I hate to be the one who says this,but I'm sure that I am not the only one thinking it,but it might be the best thing in the dog's interest to find him a new home or surrender to a rescue.You have your hands full and your brother doesn't want to care for him so the dog deserves a better living situation. There are many rescues who can take in/rehome him once he is healthy.Yorkies/smaller dogs are usually very quickly adopted or at least find a loving foster family.Just my opinion.
 
Surrendering him would never happen. He has been a part of our family for nine years.

I've been talking with my mom, she is going to try and give him his liquid meds. My mom is dealing with her own health issues, as well as the fact her own dog is in stage three kidney failure.

My parents helped me with my dog, we spent around $2,000 on her so far, and she is 13. I don't think my brother would spend that on his dog. Heck, I didn't have it to spend on my dog, but I found the money. Some of my bills went unpaid, but my baby girl was worth it.
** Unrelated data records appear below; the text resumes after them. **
--- config.mk ---
export PLATFORM = sky130hd
export DESIGN_NAME = eo_dct8
export DESIGN_NICKNAME = d
export VERILOG_FILES = /design/src/rtl/eo_dct_pkg.sv /design/src/rtl/eo_dct_frontend.sv /design/src/rtl/eo_dct_coef_rom.sv /design/src/rtl/eo_dct_accum.sv /design/src/rtl/eo_dct_seq.sv /design/src/rtl/eo_dct8.sv
export SDC_FILE = /design/constraint.sdc
export NUM_CORES = 1
export LEC_CHECK = 0
export BUFFER_PORTS_ARGS = -buffer_cell sky130_fd_sc_hd__buf_2
export CORE_ASPECT_RATIO = 0.6
export CORE_UTILIZATION = 48
export CTS_CLUSTER_DIAMETER = 40
export DETAILED_ROUTE_END_ITERATION = 10
export GPL_TIMING_DRIVEN = 0
export PLACE_DENSITY_LB_ADDON = 0.12
export SETUP_SLACK_MARGIN = 0.1
export SLEW_MARGIN = 10
export SYNTH_ARGS = -nofsm -noshare
export SYNTH_HDL_FRONTEND = slang
export SYNTH_SLANG_ARGS = --single-unit
--- constraint.sdc ---
create_clock -name clk -period 9.6 [get_ports clk]
set_input_delay 1.92 -clock clk [delete_from_list [all_inputs] [get_ports clk]]
set_output_delay 1.92 -clock clk [all_outputs]
set_load 0.02 [all_outputs]
--- src/rtl/eo_dct_pkg.sv ---
package eo_dct_pkg;

  localparam int NPT  = 8;
  localparam int HALF = NPT / 2;
  localparam int KW   = 3;

  // cos(j*pi/16) scaled by 2^15, j = 0..8
  localparam int COS_Q15 [9] = '{32768, 32138, 30273, 27246, 23170, 18205, 12540, 6393, 0};

  function automatic int cos_q15(input int j);
    int r;
    r = j % 32;
    if (r > 16) r = 32 - r;
    if (r > 8) return -COS_Q15[16 - r];
    return COS_Q15[r];
  endfunction

  // weight of operand m for coefficient k, rounded symmetrically
  function automatic int da_weight(input int k, input int m, input int shift);
    int v;
    v = (k == 0) ? COS_Q15[4] : cos_q15((2 * m + 1) * k);
    if (v >= 0) return (v + (1 << (shift - 1))) >>> shift;
    return -((-v + (1 << (shift - 1))) >>> shift);
  endfunction

  // table word: sum of weights whose operand bit is set
  function automatic int da_entry(input int k, input int sel, input int shift);
    int s;
    s = 0;
    for (int m = 0; m < HALF; m++)
      if (((sel >> m) & 1) == 1) s += da_weight(k, m, shift);
    return s;
  endfunction

endpackage

--- src/rtl/eo_dct_frontend.sv ---
module eo_dct_frontend
  import eo_dct_pkg::*;
#(
  parameter int DW = 8,
  parameter int UW = DW + 1,
  parameter int BW = $clog2(UW)
)(
  input  logic                clk,
  input  logic                rst_n,
  input  logic                load,
  input  logic [NPT*DW-1:0]   samples,
  input  logic                odd_sel,
  input  logic [BW-1:0]       bsel,
  output logic [HALF-1:0]     slice
);

  logic signed [UW-1:0] sum_q [HALF];
  logic signed [UW-1:0] dif_q [HALF];

  for (genvar m = 0; m < HALF; m++) begin : g_fly
    logic signed [UW-1:0] lo_x, hi_x;
    assign lo_x = UW'($signed(samples[m*DW +: DW]));
    assign hi_x = UW'($signed(samples[(NPT-1-m)*DW +: DW]));

    always_ff @(posedge clk or negedge rst_n) begin
      if (!rst_n) begin
        sum_q[m] <= '0;
        dif_q[m] <= '0;
      end else if (load) begin
        sum_q[m] <= lo_x + hi_x;
        dif_q[m] <= lo_x - hi_x;
      end
    end

    assign slice[m] = odd_sel ? dif_q[m][bsel] : sum_q[m][bsel];
  end

endmodule

--- src/rtl/eo_dct_coef_rom.sv ---
module eo_dct_coef_rom
  import eo_dct_pkg::*;
#(
  parameter int RW  = 14,
  parameter int WSH = 5,
  localparam int AB = KW + HALF,
  localparam int DEPTH = 1 << AB
)(
  input  logic                 clk,
  input  logic                 rst_n,
  input  logic                 rd_en,
  input  logic                 rd_first,
  input  logic [AB-1:0]        addr,
  output logic signed [RW-1:0] data_q,
  output logic                 vld_q,
  output logic                 first_q
);

  logic signed [RW-1:0] tbl [DEPTH];

  for (genvar gi = 0; gi < DEPTH; gi++) begin : g_tbl
    assign tbl[gi] = RW'(da_entry(gi / (1 << HALF), gi % (1 << HALF), WSH));
  end

  always_ff @(posedge clk or negedge rst_n) begin
    if (!rst_n) begin
      data_q  <= '0;
      vld_q   <= 1'b0;
      first_q <= 1'b0;
    end else begin
      vld_q   <= rd_en;
      first_q <= rd_en & rd_first;
      if (rd_en) data_q <= tbl[addr];
    end
  end

endmodule

--- src/rtl/eo_dct_accum.sv ---
module eo_dct_accum #(
  parameter int RW = 14,
  parameter int AW = 24,
  parameter int CF = 12,
  parameter int OW = 8
)(
  input  logic                 clk,
  input  logic                 rst_n,
  input  logic                 vld,
  input  logic                 first,
  input  logic signed [RW-1:0] data,
  output logic signed [OW-1:0] result
);

  localparam logic signed [AW-1:0] RHALF = {{(AW-CF){1'b0}}, 1'b1, {(CF-1){1'b0}}};
  localparam logic signed [AW-1:0] OMAX  = {{(AW-OW+1){1'b0}}, {(OW-1){1'b1}}};
  localparam logic signed [AW-1:0] OMIN  = {{(AW-OW+1){1'b1}}, {(OW-1){1'b0}}};

  logic signed [AW-1:0] acc, dext, rnd;

  assign dext = {{(AW-RW){data[RW-1]}}, data};

  // most significant slice (sign) arrives first and is subtracted
  always_ff @(posedge clk or negedge rst_n) begin
    if (!rst_n)     acc <= '0;
    else if (vld) begin
      if (first)    acc <= -dext;
      else          acc <= (acc <<< 1) + dext;
    end
  end

  assign rnd = (acc + RHALF) >>> CF;

  always_comb begin
    if (rnd > OMAX)      result = OMAX[OW-1:0];
    else if (rnd < OMIN) result = OMIN[OW-1:0];
    else                 result = rnd[OW-1:0];
  end

  AST_NO_OVERFLOW: assert property (@(posedge clk) disable iff (!rst_n)
    (vld && !first) |-> (acc[AW-1] == acc[AW-2]));

endmodule

--- src/rtl/eo_dct_seq.sv ---
module eo_dct_seq
  import eo_dct_pkg::*;
#(
  parameter int UW = 9,
  parameter int BW = $clog2(UW)
)(
  input  logic          clk,
  input  logic          rst_n,
  input  logic          in_valid,
  output logic          in_ready,
  output logic          load,
  output logic          rd_en,
  output logic          rd_first,
  output logic [KW-1:0] k_q,
  output logic [BW-1:0] b_q,
  input  logic          out_free,
  output logic          emit
);

  typedef enum logic [1:0] {S_IDLE, S_RUN, S_DRAIN, S_EMIT} st_t;
  st_t st;

  localparam logic [BW-1:0] BTOP = BW'(UW - 1);
  localparam logic [KW-1:0] KLAST = KW'(NPT - 1);

  assign in_ready = (st == S_IDLE);
  assign load     = in_ready & in_valid;
  assign rd_en    = (st == S_RUN);
  assign rd_first = (b_q == BTOP);
  assign emit     = (st == S_EMIT) & out_free;

  always_ff @(posedge clk or negedge rst_n) begin
    if (!rst_n) begin
      st  <= S_IDLE;
      k_q <= '0;
      b_q <= BTOP;
    end else begin
      unique case (st)
        S_IDLE: if (in_valid) begin
          st  <= S_RUN;
          k_q <= '0;
          b_q <= BTOP;
        end
        S_RUN: begin
          if (b_q == '0) st <= S_DRAIN;
          else           b_q <= b_q - 1'b1;
        end
        S_DRAIN: st <= S_EMIT;
        S_EMIT: if (out_free) begin
          b_q <= BTOP;
          if (k_q == KLAST) st <= S_IDLE;
          else begin
            k_q <= k_q + 1'b1;
            st  <= S_RUN;
          end
        end
        default: st <= S_IDLE;
      endcase
    end
  end

  AST_BUSY_AFTER_ACCEPT: assert property (@(posedge clk) disable iff (!rst_n)
    (in_valid && in_ready) |=> !in_ready);

endmodule

--- src/rtl/eo_dct8.sv ---
module eo_dct8
  import eo_dct_pkg::*;
#(
  parameter int DW  = 8,
  parameter int OW  = 8,
  parameter int CF  = 12,
  parameter int OSH = 2
)(
  input  logic                 clk,
  input  logic                 rst_n,
  input  logic                 in_valid,
  output logic                 in_ready,
  input  logic [NPT*DW-1:0]    in_samples,
  output logic                 out_valid,
  input  logic                 out_ready,
  output logic signed [OW-1:0] out_coef,
  output logic [KW-1:0]        out_idx
);

  localparam int UW  = DW + 1;
  localparam int BW  = $clog2(UW);
  localparam int RW  = CF - OSH + 4;
  localparam int AW  = RW + UW + 1;
  localparam int WSH = 15 - CF + OSH;

  logic          load, rd_en, rd_first, emit, out_free;
  logic [KW-1:0] k_q;
  logic [BW-1:0] b_q;
  logic [HALF-1:0] slice;
  logic signed [RW-1:0] rom_q;
  logic rom_vld, rom_first;
  logic signed [OW-1:0] result;

  eo_dct_seq #(.UW(UW), .BW(BW)) u_seq (
    .clk(clk), .rst_n(rst_n), .in_valid(in_valid), .in_ready(in_ready),
    .load(load), .rd_en(rd_en), .rd_first(rd_first), .k_q(k_q), .b_q(b_q),
    .out_free(out_free), .emit(emit)
  );

  eo_dct_frontend #(.DW(DW), .UW(UW), .BW(BW)) u_fe (
    .clk(clk), .rst_n(rst_n), .load(load), .samples(in_samples),
    .odd_sel(k_q[0]), .bsel(b_q), .slice(slice)
  );

  eo_dct_coef_rom #(.RW(RW), .WSH(WSH)) u_rom (
    .clk(clk), .rst_n(rst_n), .rd_en(rd_en), .rd_first(rd_first),
    .addr({k_q, slice}), .data_q(rom_q), .vld_q(rom_vld), .first_q(rom_first)
  );

  eo_dct_accum #(.RW(RW), .AW(AW), .CF(CF), .OW(OW)) u_acc (
    .clk(clk), .rst_n(rst_n), .vld(rom_vld), .first(rom_first),
    .data(rom_q), .result(result)
  );

  assign out_free = !out_valid || out_ready;

  always_ff @(posedge clk or negedge rst_n) begin
    if (!rst_n) begin
      out_valid <= 1'b0;
      out_coef  <= '0;
      out_idx   <= '0;
    end else if (emit) begin
      out_valid <= 1'b1;
      out_coef  <= result;
      out_idx   <= k_q;
    end else if (out_ready) begin
      out_valid <= 1'b0;
    end
  end

  // expected next index, advanced on each delivered coefficient
  logic [KW-1:0] exp_idx;
  always_ff @(posedge clk or negedge rst_n) begin
    if (!rst_n) exp_idx <= '0;
    else if (out_valid && out_ready) exp_idx <= out_idx + 1'b1;
  end

  AST_HOLD_STEADY: assert property (@(posedge clk) disable iff (!rst_n)
    (out_valid && !out_ready) |=> (out_valid && $stable(out_coef) && $stable(out_idx)));

  AST_INDEX_ORDER: assert property (@(posedge clk) disable iff (!rst_n)
    out_valid |-> (out_idx == exp_idx));

endmodule

==> metrics.cfg, run 1 <==
[die]
core_area_um2 = 23100
die_width_um = 200
die_area_um2 = 24300
row_count = 43
fp.dieH_um = 121
io_pins = 81
initial_core_util_pct = 49.0

[run_status]
status = completed

[yosys]
synth.distinct_cells = 81
syn_nets = 1564
synth_most_common_cell = nand2_1
synth_top_area_cell = dfrtp_1
synth.avg_cell_area_um2 = 8.25
async_flop_share_pct = 100
syn_area_um2 = 11300
synth-main-ff-cell = dfrtp_1
yosysTopAreaCellShare_pct = 28.0
synth_edf_count = 0
ys_seq_area_share_pct = 28.3
synth.area.top_cells = dfrtp_1 (28%), ha_1 (12%), a21oi_1 (5.3%)
syn_inst = 1374
ys_warn_count = 0
ys_top_cells_by_count = nand2_1 (150), dfrtp_1 (127), a21oi_1 (119)
ys_ff_latch = 128

[layout]
drive_gt1_share_pct = 11.6
fin_cells = 1802
stdcell_area_um2 = 12800
n_fill_cell = 2181
final_nets = 1664
syn2layout_area_growth_pct = 13.1
insertedDiodeCount = 0
multi_input_comb_area_um2 = 7410
regArea_um2 = 3200

[global_route]
grt_max_degree = 81
grt_usage_pct = 30.1
grt_pass1_vias = 10000
grt_pass1_wl_mm = 56.5
grt_remaining_overflow = 0
grt_antenna_before_repair = 0

[sta]
setup_violations = 0
period_needed_ns = 5.37
worst_pin_slew_ns = 1.17
post-route-period-util_pct = 56.0
clock.fmax_mhz = 186
skew_ns = 0.00817
maxSlewViolCount = 0
rsz0062_at_grt = false
finalHoldViolCount = 0
max_slew_margin_pct = 21.7
fin_setup_tns_ns = 0

[drt]
drc_errors = 0
route.vias.total = 10700
wl_per_cell_um = 19.6
postRouteAntennaNets = 0
totalWireLength_mm = 35.3
drtIter0Drc = 922
viasPerCell = 5.91
drt_first_pass_iters = 6

[job]
max_cap_viol_count = 0

[clock_network]
clock-root-buffer = clkbuf_16
htreeDepth = 4
cts_sinks = 128
cts_hold_buffers = 0
cts.repair.resized = 0
cts_inserted_buffers = 17
clockBufferDepth = 2
post_cts.repair.setup_buffers = 0
cts.clk_slew.worst_paths_ns = 0.06
cts_tree = yes
insertion_delay_ns = 0.44

[setup_path]
startpoint_type = flop
critPathMaxFanout = 14
required_ns = 9.88
worstSetupEndpointType = flop
path_class = reg2reg
cp.arrival_ns = 5.65
ff2ff_setup_slack_ns = 4.23

[place]
dpl-instance-area_um2 = 12200
io_buffers = 80
post-place-cells = 1770
place.gp.congestion = 0.976
hpwl_mm = 27.2

[power_and_ir_drop]
irDropWorstVdd_mv = 0.361
p_leak_uw = 0.00582
power_density_nw_per_um2 = 410

[worst_hold_path]
min_path_type = reg2reg

==> worst max-delay path, stage by stage (launching register included) <==
cell	delay, ns
dfrtp_1	0.40
buf_6	0.17
buf_6	0.18
nor3_2	0.47
nand3_1	0.13
nand3_1	0.25
a21boi_4	0.65
inv_1	0.46
ha_1	0.41
buf_1	0.47
inv_1	0.34
a21oi_1	0.23
o21ai_0	0.11
a41o_1	0.26
a2111oi_1	0.56
a311oi_1	0.10
==> through the flow <==
stage | worst slack [ns] | hold WS, ns | total power [uW] | utilization, %
6_report | 4.23 | 0.477 | 5260 | 55.4
3_3_place_gp | 4.45 | 0.457 | 4410 | 52.4
5_1_grt | 4.01 | 0.508 | 5650 | 55.4
2_1_floorplan | 6.02 | 0.441 | 3440 | -
4_1_cts | 4.53 | 0.483 | 5150 | 55.4
3_5_place_dp | 4.56 | 0.467 | 4390 | 52.6
==> state kept, by name, summed over array words and instances (netlist names) <==
name and cells:
out_coef 8, out_idx 3, out_valid 1, u_acc.acc 24
u_fe.dif_q 34, u_fe.sum_q 34, u_rom.data_q 13, u_rom.first_q 1
u_rom.vld_q 1, u_seq.b_q 4, u_seq.k_q 3, u_seq.st 2
==> cell type report <==
class	count	share of cell area, %
Inverter	94	2.77
Multi-Input combinational cell	1075	57.8
Timing Repair Buffer	81	3.39
Sequential cell	128	25.0
Clock inverter	12	1.60
Buffer	77	2.87
Tap cell	315	3.07
Clock buffer	20	3.56
==> final timing paths <==
kind | from | endpoint | cells past startpoint
min in group asynchronous | rst_n | u_acc.acc[20] | 1
worst max register to register | u_seq.b_q[0] | u_rom.data_q[4] | 15
max in group asynchronous | rst_n | u_seq.b_q[3] | 2
worst max-delay path | u_seq.b_q[0] | u_rom.data_q[4] | 15
worst min register to register | u_fe.sum_q[6] | u_fe.sum_q[6] | 2
worst min-delay path | u_fe.sum_q[6] | u_fe.sum_q[6] | 2
==> per-layer routing <==
layer	GRT usage [%]	part of all wire, %	up-vias
li1	-	-	5065
met1	47.7	52	5052
met2	37.9	36	477
met3	9.21	10	56
met4	8.11	1.6	0
met5	0	0	-
==> cell usage in the layout, fill, tap and decap left out, drive strengths merged, types with 12 or more instances in the layout <==
cell      n
nand2   151
dfrtp   127
o21ai   123
a21oi   120
nor2    117
ha      113
buf     110
inv      93
xnor2    70
clkbuf   68
a21o     34
nor3     28
nand3    27
nand2b   23
xor2     20
a31oi    18
o21bai   15
mux2i    14
o221ai   13
o211ai   12
==> power breakdown <==
group | internal [uW] | switching (uW) | total [uW]
clock | 476 | 262 | 738
combinational | 1300 | 2220 | 3510
sequential | 800 | 213 | 1010
total | 2570 | 2690 | 5260
==> kinds of logic after synthesis <==
| group | synth area share (%) |
|---|---|
| and+or+nand+nor | 15.9 |
| muxes | 4.02 |
| DFF | 28.3 |
| AOI/OAI and AO/OA | 24.2 |
| adders and majority gates | 14.1 |
| buffers and inverters | 6.38 |
| xor gates and xnor gates | 7.15 |
No activity file was read; power rests on OpenSTA's default activity.
==> run 2: changes to the inputs <==
ABC_AREA = 1   (was unset)
clock period = 4.9 ns   (was 9.6 ns; I/O delays follow)
==> metrics.cfg, run 2 <==
[run_status]
status = completed

[drt]
wl_per_cell_um = 18.7  ; -4.7%
drt_first_pass_iters = 6  ; unchanged
route.vias.total = 12100  ; +14%
postRouteAntennaNets = 0  ; unchanged
drtIter0Drc = 1370  ; +49%
drc_errors = 0  ; unchanged
viasPerCell = 5.66  ; -4.3%
totalWireLength_mm = 40.0  ; +13%

[die]
fp.dieH_um = 122  ; +1.1%
core_area_um2 = 23400  ; +1.2%
io_pins = 81  ; unchanged
die_area_um2 = 24800  ; +2.1%
row_count = 43  ; unchanged
initial_core_util_pct = 49.5  ; +0.48 points
die_width_um = 203  ; +1.1%

[yosys]
syn_area_um2 = 11600  ; +2.2%
synth-main-ff-cell = dfrtp_1
synth.distinct_cells = 52  ; -36%
synth.avg_cell_area_um2 = 6.76  ; -18%
async_flop_share_pct = 100  ; unchanged
yosysTopAreaCellShare_pct = 27.4  ; -0.59 points
synth.area.top_cells = dfrtp_1 (27%), nand2_1 (16%), ha_1 (12%)
syn_nets = 1902  ; +22%
ys_ff_latch = 128  ; unchanged
ys_seq_area_share_pct = 27.7  ; -0.60 points
synth_top_area_cell = dfrtp_1
syn_inst = 1712  ; +25%
synth_most_common_cell = nand2_1
synth_edf_count = 0  ; unchanged
ys_top_cells_by_count = nand2_1 (483), inv_1 (202), nand3_1 (165)
ys_warn_count = 0  ; unchanged

[clock_network]
cts.repair.resized = 0  ; unchanged
cts_tree = yes
cts_sinks = 128  ; unchanged
insertion_delay_ns = 0.46  ; +0.02 ns
cts_hold_buffers = 0  ; unchanged
cts_inserted_buffers = 17  ; unchanged
clock-root-buffer = clkbuf_16
clockBufferDepth = 2  ; unchanged
post_cts.repair.setup_buffers = 0  ; unchanged
cts.clk_slew.worst_paths_ns = 0.07  ; about the same
htreeDepth = 4  ; unchanged

[global_route]
grt_antenna_before_repair = 2  ; +2
grt_max_degree = 69  ; -15%
grt_remaining_overflow = 0  ; unchanged
grt_pass1_wl_mm = 62.1  ; +9.9%
grt_usage_pct = 33.2  ; +3.1 points
grt_pass1_vias = 10700  ; +6.6%

[layout]
syn2layout_area_growth_pct = 12.5
most-common-layout-cells = nand2_1 (483), inv_1 (202), nand3_1 (165)
drive_gt1_share_pct = 10.0  ; -1.5 points
final_nets = 2002  ; +20%
fin_cells = 2142  ; +19%
reg_top3 = u_fe.dif_q (34), u_fe.sum_q (34), u_acc.acc (24)
n_fill_cell = 2297  ; +5.3%
layout_commonest_cell = nand2_1

[sta]
maxSlewViolCount = 0  ; unchanged
max_slew_margin_pct = 27.1  ; +5.4 points
period_needed_ns = 3.69  ; -1.68 ns
finalHoldViolCount = 0  ; unchanged
skew_ns = 0.0127  ; +0.00450 ns
fin_setup_tns_ns = 0  ; unchanged
setup_violations = 0  ; unchanged
hold_ws_ns = 0.480  ; +0.00323 ns
clock.fmax_mhz = 271  ; +46%
post-route-period-util_pct = 75.4  ; +19 points
rsz0062_at_grt = false
worst_pin_slew_ns = 1.09  ; -0.0828 ns

[job]
max_cap_viol_count = 0  ; unchanged

[setup_path]
max_stage_delay_ns = 0.50  ; -0.15 ns
worstSetupEndpointType = flop
critPathMaxFanout = 12  ; -2
required_ns = 5.24  ; -4.64 ns
rr_worst_depth = 20  ; +5
cp_slowest_cell = dfrtp_1
path_class = reg2reg
crit_chain = nor2_4 > nand2_2 > nor2_2 > inv_1 > o21ai_0 > inv_1 > nand2_1 > nand2_2 > ha_1 > inv_1 > nand2_1 > nand2_1 > nand2_1 > nand2_1 > nand2_1 > nand2_1 > nor2_1 > nor2_1 > nand2_1 > nand2_1
path_depth = 20  ; +5
critPathBufInv = 3  ; -2
crit_top_cell = nand2_1
startpoint_type = flop
path_delay_family = simple AND/OR/NAND/NOR gates
cp.arrival_ns = 4.04  ; -1.61 ns

[place]
hpwl_mm = 31.4  ; +15%
post-place-cells = 2108  ; +19%
io_buffers = 80  ; unchanged
place.gp.congestion = 1.00  ; +2.5%

[power_and_ir_drop]
p_leak_uw = 0.00683  ; +17%
total_power_uw = 10200  ; +95%
power_density_nw_per_um2 = 787  ; +92%
irDropWorstVdd_mv = 0.361  ; about the same

[worst_hold_path]
min_path_type = in2async

## run 2: changes by cell type in the layout (fill, tap and decap cells not counted), moves of 23 or more
cell      before  now
inv_1         90  202
xnor2_1       67    7
a21o_1        34    2
nand3_1       26  165
nand2_1      150  483
nand2b_1      23    0
## run 2: report_power, final
group	internal [uW]	leakage, uW	switching, uW
combinational	2150	0.00499	4780
clock	807	0.000285	548
sequential	1560	0.00155	393
## run 2: cell families (layout without fill, tap and decap cells)
logic type	Yosys count	after routing	share of synthesized area, %
AND/OR/NAND/NOR	850	850	31.6
AO/OA/AOI/OAI	308	308	14.6
buffers and inverters	267	380	9.66
flip-flops	128	128	27.7
adder cells (fa/ha/maj)	122	122	13.8
XOR/XNOR	37	37	2.80
other	0	2	0
## run 2: final timing paths
check / start / end / slack (ns)
worst max-delay path: u_seq.b_q[1] / u_rom.data_q[6] / 1.21
worst min-delay path: rst_n / u_fe.dif_q[1] / 0.48
worst max register to register: u_seq.b_q[1] / u_rom.data_q[6] / 1.21
worst min register to register: out_idx[0] / out_idx[0] / 0.48
max in group asynchronous: rst_n / u_acc.acc[4] / 3.65
min in group clk: out_idx[0] / out_idx[0] / 0.48
## run 2: final cells by class
type / instances / area [um2] / area share [%]
plain buffers: 56 / 324 / 2.49
well taps: 315 / 394 / 3.03
clock inverters: 14 / 180 / 1.38
repair buffers: 81 / 434 / 3.33
flip-flops and latches: 128 / 3200 / 24.6
inverters: 211 / 795 / 6.10
diodes: 2 / 5.00 / 0.0384
multi-input cells: 1317 / 7260 / 55.7
clock buffers: 18 / 429 / 3.30
## run 2: layer usage
metal,wire length (um),global-route usage (%),share of wire (%)
met5,71,2.18,0.18
met4,456,7.28,1.1
met1,20900,54.4,52
met2,13400,37.9,33
met3,5170,12.3,13
## run 2: stage by stage
stage | cell area [um2] | utilization (%) | setup WS [ns]
6_report | 13000 | 55.6 | 1.21
3_5_place_dp | 12400 | 53.0 | 1.45
2_1_floorplan | 11600 | - | 2.31
4_1_cts | 13000 | 55.6 | 1.40
3_3_place_gp | 12400 | 52.9 | 1.03
5_1_grt | 13000 | 55.6 | 1.01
My brother loves his dog, but my brother is an idiot. He did pay for the dogs vet bill. He does take care of him, but he is stupid about it sometimes. He thinks I'm crazy when I think something is wrong with an animal and take it to the vet.
 
Renee. If this dog is part of the family and if you feel so strongly about the care for this dog, then step up to the plate and ensure he gets the care he really deserves. If he requires medication to get better, then he should get it and get it in a timely fashion. Whether that medication is given by you, your mom, your brother, or all three of you it doesn't matter.

Also, you make it sound like your brother is neglecting his dog and then state he is caring for it. Are you seeking to get people riled up and create drama? I can tell you there are a number of people here who would have no problem with turning your brother in for neglect if he is allowing his dog to have uncontrolled diarrhea and isn't seeking the care it requires (which is basically what your first posting implied). Something for you to think about...
 
I'm sorry if it sounded that way. It's Just frustration with him. What I meant is that he does care for the dog, but lacks common sense in caring for him medically. Maybe I jumbled the meaning together.

I'm not trying to cause drama, what purpose would that serve? I can see what you mean though, reading back on my post it does seem to come off that way. I do apologize for not being clear. I didn't mean to upset anyone. Thank you for bringing it to my attention, I really do need to be more careful and express myself better.